━━━ Dataset content
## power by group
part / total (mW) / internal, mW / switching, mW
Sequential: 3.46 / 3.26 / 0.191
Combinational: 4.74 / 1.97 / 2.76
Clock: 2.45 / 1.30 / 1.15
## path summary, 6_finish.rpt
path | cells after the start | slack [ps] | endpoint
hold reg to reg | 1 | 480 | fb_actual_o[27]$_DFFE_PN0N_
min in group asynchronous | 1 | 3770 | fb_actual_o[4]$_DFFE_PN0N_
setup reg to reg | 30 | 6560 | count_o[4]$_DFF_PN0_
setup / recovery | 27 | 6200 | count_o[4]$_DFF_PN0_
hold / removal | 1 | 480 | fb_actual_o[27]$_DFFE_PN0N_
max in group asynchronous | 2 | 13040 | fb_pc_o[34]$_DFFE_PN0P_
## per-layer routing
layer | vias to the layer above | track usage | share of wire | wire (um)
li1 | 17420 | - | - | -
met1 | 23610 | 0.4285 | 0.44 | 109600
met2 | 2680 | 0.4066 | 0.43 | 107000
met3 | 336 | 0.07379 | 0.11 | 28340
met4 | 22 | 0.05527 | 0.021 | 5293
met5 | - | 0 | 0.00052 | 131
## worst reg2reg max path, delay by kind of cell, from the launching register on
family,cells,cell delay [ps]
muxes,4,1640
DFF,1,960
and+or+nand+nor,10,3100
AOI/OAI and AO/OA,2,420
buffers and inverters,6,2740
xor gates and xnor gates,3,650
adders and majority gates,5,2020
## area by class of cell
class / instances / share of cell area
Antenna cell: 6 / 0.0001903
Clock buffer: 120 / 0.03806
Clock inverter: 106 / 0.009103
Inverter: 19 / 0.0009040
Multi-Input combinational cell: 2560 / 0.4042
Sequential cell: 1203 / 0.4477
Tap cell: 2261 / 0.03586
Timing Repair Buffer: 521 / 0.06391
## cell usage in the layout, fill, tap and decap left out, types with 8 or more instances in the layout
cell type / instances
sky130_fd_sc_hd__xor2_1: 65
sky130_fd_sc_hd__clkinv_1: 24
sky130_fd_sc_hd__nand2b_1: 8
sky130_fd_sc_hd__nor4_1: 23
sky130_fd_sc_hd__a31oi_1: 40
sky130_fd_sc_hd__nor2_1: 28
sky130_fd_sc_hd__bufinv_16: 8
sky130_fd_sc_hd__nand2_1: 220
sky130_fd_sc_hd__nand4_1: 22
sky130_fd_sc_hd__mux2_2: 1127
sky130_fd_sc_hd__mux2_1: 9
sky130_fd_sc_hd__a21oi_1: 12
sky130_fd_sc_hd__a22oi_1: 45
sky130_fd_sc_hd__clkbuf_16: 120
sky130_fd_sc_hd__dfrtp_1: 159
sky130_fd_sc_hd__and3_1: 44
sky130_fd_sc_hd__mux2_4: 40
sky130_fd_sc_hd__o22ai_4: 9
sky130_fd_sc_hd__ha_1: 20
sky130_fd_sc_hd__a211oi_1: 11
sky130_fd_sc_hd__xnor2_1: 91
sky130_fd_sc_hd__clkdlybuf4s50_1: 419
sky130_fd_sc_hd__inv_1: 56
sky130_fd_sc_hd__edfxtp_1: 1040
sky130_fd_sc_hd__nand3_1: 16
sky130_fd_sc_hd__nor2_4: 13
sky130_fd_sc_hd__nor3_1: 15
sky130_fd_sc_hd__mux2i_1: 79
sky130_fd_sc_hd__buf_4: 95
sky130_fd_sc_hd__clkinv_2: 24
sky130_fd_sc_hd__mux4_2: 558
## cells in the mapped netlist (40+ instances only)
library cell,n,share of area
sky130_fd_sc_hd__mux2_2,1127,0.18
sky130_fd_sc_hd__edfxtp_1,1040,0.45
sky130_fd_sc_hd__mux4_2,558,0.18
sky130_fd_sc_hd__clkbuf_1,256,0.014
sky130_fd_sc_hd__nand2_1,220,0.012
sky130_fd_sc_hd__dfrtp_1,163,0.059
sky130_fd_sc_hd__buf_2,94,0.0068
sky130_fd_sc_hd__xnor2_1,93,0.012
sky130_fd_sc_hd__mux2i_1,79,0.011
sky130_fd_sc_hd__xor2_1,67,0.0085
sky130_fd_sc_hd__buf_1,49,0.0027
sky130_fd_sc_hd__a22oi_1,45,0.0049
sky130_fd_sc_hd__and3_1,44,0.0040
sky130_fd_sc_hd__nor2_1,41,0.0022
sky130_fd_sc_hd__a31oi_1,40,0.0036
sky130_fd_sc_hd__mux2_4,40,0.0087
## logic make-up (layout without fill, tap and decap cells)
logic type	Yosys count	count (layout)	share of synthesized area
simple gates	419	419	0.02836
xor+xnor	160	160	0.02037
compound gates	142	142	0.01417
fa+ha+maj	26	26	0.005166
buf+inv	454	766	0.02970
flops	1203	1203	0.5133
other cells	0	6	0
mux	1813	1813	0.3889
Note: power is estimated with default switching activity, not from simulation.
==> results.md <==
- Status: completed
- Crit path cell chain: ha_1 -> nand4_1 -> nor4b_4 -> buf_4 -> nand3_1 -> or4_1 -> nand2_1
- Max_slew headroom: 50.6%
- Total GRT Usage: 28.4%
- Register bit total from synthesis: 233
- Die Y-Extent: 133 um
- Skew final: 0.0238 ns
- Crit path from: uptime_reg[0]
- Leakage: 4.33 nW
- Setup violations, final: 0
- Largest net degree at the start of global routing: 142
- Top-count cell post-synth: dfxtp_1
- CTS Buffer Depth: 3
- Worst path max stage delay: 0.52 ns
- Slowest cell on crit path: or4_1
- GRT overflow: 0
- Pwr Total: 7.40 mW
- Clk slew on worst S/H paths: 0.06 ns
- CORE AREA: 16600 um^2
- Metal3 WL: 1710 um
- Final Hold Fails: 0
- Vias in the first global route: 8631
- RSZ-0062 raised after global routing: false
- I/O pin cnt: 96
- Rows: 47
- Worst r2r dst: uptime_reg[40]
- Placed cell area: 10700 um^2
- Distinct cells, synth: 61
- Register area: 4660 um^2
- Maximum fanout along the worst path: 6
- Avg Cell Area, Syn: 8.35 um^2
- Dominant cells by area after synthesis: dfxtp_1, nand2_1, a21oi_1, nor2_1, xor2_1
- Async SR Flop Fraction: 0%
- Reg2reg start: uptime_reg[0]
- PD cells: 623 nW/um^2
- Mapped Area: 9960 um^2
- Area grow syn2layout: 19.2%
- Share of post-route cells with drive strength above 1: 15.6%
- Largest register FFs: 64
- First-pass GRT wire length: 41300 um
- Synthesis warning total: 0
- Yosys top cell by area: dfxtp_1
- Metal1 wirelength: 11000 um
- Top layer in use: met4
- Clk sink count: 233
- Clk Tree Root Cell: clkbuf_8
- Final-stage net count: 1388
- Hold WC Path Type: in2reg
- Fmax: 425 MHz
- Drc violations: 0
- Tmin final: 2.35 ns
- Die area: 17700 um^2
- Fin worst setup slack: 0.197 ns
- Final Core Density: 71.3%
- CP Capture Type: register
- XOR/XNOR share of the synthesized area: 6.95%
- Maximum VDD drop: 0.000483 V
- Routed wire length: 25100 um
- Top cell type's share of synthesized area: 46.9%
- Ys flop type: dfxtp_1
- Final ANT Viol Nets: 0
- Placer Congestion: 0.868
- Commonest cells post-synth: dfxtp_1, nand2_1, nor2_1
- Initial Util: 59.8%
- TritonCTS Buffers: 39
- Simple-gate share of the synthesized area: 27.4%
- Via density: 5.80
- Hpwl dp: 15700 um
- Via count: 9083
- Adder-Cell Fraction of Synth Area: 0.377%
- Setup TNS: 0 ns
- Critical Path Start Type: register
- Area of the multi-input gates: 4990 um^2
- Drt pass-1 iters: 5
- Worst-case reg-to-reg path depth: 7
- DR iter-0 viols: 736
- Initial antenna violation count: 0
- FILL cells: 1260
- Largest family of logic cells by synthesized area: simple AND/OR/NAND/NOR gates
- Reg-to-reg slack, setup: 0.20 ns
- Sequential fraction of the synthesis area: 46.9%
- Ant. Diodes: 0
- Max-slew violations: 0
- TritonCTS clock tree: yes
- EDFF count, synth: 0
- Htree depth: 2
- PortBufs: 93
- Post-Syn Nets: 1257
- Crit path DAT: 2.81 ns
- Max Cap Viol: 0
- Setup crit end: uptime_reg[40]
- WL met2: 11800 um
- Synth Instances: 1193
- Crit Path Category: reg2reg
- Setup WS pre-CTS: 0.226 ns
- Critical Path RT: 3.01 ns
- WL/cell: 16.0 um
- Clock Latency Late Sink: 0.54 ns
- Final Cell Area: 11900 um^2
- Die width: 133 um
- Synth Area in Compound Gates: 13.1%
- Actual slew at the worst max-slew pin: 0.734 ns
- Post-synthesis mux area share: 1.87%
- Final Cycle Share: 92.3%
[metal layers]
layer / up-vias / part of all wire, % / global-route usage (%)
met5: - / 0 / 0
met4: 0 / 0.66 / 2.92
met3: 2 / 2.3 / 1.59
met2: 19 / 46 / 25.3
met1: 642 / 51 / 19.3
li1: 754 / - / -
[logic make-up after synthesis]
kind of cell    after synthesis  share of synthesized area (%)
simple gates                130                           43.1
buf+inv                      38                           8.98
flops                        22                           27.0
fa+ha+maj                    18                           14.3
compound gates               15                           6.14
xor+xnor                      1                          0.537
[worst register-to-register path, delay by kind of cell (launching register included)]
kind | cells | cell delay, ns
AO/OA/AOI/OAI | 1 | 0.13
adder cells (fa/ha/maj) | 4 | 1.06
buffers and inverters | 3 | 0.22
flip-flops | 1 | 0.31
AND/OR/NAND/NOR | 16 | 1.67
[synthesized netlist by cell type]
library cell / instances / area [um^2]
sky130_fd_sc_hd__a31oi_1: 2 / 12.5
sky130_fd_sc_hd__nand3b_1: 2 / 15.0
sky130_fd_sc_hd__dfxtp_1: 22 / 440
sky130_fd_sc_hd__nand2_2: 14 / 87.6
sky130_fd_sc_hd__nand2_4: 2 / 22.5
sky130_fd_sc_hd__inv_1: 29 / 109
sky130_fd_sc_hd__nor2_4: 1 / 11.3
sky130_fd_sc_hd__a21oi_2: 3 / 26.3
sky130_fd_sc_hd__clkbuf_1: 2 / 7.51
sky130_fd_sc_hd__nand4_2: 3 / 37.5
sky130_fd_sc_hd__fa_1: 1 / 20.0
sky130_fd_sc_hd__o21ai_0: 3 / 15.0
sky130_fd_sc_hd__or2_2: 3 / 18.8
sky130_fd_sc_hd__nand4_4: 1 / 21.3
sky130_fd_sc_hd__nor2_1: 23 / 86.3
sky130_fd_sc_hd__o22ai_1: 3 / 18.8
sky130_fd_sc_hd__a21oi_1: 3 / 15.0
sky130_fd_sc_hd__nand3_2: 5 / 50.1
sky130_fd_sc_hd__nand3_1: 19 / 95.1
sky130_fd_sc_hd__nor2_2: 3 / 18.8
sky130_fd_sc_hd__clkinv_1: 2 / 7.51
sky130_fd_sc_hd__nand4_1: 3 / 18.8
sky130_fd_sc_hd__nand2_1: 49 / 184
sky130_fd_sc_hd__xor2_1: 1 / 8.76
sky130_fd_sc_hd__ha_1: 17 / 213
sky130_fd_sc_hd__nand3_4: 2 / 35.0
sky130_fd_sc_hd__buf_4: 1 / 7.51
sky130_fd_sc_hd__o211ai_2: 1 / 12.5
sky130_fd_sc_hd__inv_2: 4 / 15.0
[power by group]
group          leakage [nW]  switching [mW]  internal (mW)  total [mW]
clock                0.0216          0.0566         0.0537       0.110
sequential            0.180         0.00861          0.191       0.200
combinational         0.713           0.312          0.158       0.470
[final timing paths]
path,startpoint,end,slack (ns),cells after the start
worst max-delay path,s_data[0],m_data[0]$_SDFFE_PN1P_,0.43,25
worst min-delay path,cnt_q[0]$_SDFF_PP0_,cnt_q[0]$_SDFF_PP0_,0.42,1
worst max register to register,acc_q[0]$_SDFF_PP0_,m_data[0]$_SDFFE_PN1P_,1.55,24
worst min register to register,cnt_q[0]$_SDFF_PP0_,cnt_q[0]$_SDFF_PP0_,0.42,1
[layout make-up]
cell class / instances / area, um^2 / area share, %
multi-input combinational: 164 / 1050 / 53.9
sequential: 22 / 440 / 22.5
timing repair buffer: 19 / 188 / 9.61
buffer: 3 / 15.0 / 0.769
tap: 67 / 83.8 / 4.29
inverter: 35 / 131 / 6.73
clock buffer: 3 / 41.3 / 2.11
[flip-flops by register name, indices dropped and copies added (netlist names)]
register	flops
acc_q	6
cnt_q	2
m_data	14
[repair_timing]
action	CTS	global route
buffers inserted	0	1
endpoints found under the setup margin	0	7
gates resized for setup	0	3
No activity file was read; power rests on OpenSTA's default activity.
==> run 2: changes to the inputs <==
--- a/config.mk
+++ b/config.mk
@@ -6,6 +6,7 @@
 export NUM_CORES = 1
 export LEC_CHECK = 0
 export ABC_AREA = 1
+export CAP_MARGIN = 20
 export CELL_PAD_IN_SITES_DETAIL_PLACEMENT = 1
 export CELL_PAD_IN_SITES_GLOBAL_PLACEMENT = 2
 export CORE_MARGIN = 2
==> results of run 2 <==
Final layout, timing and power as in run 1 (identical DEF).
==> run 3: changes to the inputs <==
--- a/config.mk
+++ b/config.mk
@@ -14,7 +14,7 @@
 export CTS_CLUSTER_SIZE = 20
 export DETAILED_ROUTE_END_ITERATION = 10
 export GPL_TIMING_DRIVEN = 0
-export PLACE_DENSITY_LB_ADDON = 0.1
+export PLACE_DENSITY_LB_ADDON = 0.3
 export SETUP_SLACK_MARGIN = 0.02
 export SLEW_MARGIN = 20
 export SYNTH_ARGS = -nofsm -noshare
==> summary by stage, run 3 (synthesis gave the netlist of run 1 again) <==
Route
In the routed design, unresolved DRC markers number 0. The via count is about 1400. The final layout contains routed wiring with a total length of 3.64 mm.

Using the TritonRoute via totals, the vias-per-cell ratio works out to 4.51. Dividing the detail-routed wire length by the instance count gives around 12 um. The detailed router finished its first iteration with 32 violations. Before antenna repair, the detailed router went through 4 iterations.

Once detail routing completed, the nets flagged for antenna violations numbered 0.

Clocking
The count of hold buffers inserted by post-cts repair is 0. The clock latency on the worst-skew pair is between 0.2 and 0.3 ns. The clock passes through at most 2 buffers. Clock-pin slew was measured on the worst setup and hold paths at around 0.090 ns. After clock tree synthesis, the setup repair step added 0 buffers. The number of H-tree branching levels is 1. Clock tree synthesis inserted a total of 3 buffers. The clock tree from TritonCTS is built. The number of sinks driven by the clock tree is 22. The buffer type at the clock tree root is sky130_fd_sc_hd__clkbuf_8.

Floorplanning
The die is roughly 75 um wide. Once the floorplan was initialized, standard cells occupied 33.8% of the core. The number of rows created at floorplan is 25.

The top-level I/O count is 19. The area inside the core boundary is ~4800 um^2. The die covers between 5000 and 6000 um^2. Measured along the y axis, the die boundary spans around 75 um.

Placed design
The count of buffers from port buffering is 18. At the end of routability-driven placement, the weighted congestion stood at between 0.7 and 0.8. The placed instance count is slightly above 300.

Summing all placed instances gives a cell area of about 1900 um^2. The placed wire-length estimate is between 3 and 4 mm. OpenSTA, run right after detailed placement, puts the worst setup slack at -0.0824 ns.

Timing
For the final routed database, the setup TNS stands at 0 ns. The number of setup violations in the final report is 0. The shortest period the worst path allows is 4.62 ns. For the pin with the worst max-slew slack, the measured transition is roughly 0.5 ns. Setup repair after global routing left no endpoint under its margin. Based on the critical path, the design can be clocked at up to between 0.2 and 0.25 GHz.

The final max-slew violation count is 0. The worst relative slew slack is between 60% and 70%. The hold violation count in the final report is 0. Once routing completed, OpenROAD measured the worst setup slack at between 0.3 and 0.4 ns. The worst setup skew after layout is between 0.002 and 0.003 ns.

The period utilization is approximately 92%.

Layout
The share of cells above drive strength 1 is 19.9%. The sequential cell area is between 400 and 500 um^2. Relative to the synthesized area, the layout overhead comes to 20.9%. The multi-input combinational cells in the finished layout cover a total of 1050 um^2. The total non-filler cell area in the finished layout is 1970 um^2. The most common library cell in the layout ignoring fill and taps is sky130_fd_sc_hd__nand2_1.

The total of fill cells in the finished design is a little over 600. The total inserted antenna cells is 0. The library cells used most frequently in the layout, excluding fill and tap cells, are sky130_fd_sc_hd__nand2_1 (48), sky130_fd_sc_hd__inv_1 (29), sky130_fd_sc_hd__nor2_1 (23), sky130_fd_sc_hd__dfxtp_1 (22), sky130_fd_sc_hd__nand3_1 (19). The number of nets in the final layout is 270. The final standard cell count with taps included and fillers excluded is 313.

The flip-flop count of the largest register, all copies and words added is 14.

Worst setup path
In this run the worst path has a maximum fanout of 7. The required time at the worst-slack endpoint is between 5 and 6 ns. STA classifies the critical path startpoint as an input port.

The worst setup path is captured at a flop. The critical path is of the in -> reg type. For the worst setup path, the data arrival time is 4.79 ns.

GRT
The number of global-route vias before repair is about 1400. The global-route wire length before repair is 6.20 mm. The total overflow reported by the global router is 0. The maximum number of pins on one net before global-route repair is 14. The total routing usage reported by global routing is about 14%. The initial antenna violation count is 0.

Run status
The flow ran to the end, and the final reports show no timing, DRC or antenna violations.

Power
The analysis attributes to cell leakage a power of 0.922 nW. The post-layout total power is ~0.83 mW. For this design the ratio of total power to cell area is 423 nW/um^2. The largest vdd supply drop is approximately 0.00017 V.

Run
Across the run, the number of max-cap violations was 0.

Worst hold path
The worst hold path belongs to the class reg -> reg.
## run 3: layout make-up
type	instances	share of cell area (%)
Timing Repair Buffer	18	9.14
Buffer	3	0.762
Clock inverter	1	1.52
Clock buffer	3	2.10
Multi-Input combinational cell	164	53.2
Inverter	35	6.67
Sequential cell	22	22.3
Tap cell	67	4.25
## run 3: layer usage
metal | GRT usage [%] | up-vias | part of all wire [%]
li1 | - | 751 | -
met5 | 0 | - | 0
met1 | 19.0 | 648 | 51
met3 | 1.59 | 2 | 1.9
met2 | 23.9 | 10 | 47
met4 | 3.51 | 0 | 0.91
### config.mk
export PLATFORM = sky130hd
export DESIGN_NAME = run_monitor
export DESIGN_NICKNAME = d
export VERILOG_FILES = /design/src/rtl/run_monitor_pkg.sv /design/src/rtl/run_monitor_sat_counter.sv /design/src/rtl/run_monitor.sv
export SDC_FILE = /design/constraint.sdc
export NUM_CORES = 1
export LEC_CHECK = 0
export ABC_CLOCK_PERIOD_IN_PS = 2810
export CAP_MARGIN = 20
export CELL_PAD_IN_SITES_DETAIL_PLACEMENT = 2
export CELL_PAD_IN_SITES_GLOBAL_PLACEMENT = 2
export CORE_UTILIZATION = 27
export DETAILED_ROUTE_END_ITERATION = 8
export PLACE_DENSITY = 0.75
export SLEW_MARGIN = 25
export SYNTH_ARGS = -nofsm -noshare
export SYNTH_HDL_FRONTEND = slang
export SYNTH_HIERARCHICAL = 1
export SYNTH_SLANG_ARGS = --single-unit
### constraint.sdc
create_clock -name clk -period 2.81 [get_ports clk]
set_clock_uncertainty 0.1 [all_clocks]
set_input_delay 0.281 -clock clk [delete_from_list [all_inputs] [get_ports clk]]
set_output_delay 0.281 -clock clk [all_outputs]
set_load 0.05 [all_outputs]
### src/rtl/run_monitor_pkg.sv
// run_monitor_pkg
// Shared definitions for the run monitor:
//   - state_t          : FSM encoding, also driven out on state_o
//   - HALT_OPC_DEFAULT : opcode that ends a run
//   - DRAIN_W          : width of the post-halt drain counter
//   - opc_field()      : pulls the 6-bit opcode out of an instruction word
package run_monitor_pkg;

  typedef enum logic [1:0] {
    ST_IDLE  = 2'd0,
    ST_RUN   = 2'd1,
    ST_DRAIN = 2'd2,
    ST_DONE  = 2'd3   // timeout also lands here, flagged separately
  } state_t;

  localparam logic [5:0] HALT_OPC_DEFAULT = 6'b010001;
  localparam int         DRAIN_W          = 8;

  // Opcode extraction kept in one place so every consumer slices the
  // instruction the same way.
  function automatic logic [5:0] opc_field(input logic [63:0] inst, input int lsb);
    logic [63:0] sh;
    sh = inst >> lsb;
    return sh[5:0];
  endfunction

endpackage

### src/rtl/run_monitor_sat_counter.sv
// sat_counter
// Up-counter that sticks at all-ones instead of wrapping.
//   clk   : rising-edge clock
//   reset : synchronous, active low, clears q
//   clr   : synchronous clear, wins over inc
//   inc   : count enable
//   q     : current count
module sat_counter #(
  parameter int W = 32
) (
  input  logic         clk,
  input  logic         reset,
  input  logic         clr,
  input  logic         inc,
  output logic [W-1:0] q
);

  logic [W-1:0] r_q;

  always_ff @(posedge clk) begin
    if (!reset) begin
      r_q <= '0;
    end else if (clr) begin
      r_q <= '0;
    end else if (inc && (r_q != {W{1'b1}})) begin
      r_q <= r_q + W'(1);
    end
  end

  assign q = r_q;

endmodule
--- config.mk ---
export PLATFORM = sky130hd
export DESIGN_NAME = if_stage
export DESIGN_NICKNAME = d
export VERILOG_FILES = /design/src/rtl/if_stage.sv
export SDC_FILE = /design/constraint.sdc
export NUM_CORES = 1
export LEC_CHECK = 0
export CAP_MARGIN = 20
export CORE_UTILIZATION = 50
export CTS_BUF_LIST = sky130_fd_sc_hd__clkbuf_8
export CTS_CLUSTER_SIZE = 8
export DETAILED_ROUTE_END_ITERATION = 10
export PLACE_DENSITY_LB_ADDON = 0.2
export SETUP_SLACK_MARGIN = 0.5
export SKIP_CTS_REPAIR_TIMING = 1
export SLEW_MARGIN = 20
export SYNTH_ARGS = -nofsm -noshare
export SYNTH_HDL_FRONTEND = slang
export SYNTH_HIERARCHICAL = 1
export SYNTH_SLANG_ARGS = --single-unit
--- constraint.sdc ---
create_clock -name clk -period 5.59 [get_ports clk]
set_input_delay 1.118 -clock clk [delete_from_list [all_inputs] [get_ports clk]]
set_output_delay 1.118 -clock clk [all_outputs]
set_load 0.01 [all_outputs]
━━━━━━
- _What you need to do_:
Your reply should hold only the lines from the first line of the records through the one with "sky130_fd_sc_hd__inv_1: 56", reproduced word for word.

- _Answer box_:
## power by group
part / total (mW) / internal, mW / switching, mW
Sequential: 3.46 / 3.26 / 0.191
Combinational: 4.74 / 1.97 / 2.76
Clock: 2.45 / 1.30 / 1.15
## path summary, 6_finish.rpt
path | cells after the start | slack [ps] | endpoint
hold reg to reg | 1 | 480 | fb_actual_o[27]$_DFFE_PN0N_
min in group asynchronous | 1 | 3770 | fb_actual_o[4]$_DFFE_PN0N_
setup reg to reg | 30 | 6560 | count_o[4]$_DFF_PN0_
setup / recovery | 27 | 6200 | count_o[4]$_DFF_PN0_
hold / removal | 1 | 480 | fb_actual_o[27]$_DFFE_PN0N_
max in group asynchronous | 2 | 13040 | fb_pc_o[34]$_DFFE_PN0P_
## per-layer routing
layer | vias to the layer above | track usage | share of wire | wire (um)
li1 | 17420 | - | - | -
met1 | 23610 | 0.4285 | 0.44 | 109600
met2 | 2680 | 0.4066 | 0.43 | 107000
met3 | 336 | 0.07379 | 0.11 | 28340
met4 | 22 | 0.05527 | 0.021 | 5293
met5 | - | 0 | 0.00052 | 131
## worst reg2reg max path, delay by kind of cell, from the launching register on
family,cells,cell delay [ps]
muxes,4,1640
DFF,1,960
and+or+nand+nor,10,3100
AOI/OAI and AO/OA,2,420
buffers and inverters,6,2740
xor gates and xnor gates,3,650
adders and majority gates,5,2020
## area by class of cell
class / instances / share of cell area
Antenna cell: 6 / 0.0001903
Clock buffer: 120 / 0.03806
Clock inverter: 106 / 0.009103
Inverter: 19 / 0.0009040
Multi-Input combinational cell: 2560 / 0.4042
Sequential cell: 1203 / 0.4477
Tap cell: 2261 / 0.03586
Timing Repair Buffer: 521 / 0.06391
## cell usage in the layout, fill, tap and decap left out, types with 8 or more instances in the layout
cell type / instances
sky130_fd_sc_hd__xor2_1: 65
sky130_fd_sc_hd__clkinv_1: 24
sky130_fd_sc_hd__nand2b_1: 8
sky130_fd_sc_hd__nor4_1: 23
sky130_fd_sc_hd__a31oi_1: 40
sky130_fd_sc_hd__nor2_1: 28
sky130_fd_sc_hd__bufinv_16: 8
sky130_fd_sc_hd__nand2_1: 220
sky130_fd_sc_hd__nand4_1: 22
sky130_fd_sc_hd__mux2_2: 1127
sky130_fd_sc_hd__mux2_1: 9
sky130_fd_sc_hd__a21oi_1: 12
sky130_fd_sc_hd__a22oi_1: 45
sky130_fd_sc_hd__clkbuf_16: 120
sky130_fd_sc_hd__dfrtp_1: 159
sky130_fd_sc_hd__and3_1: 44
sky130_fd_sc_hd__mux2_4: 40
sky130_fd_sc_hd__o22ai_4: 9
sky130_fd_sc_hd__ha_1: 20
sky130_fd_sc_hd__a211oi_1: 11
sky130_fd_sc_hd__xnor2_1: 91
sky130_fd_sc_hd__clkdlybuf4s50_1: 419
sky130_fd_sc_hd__inv_1: 56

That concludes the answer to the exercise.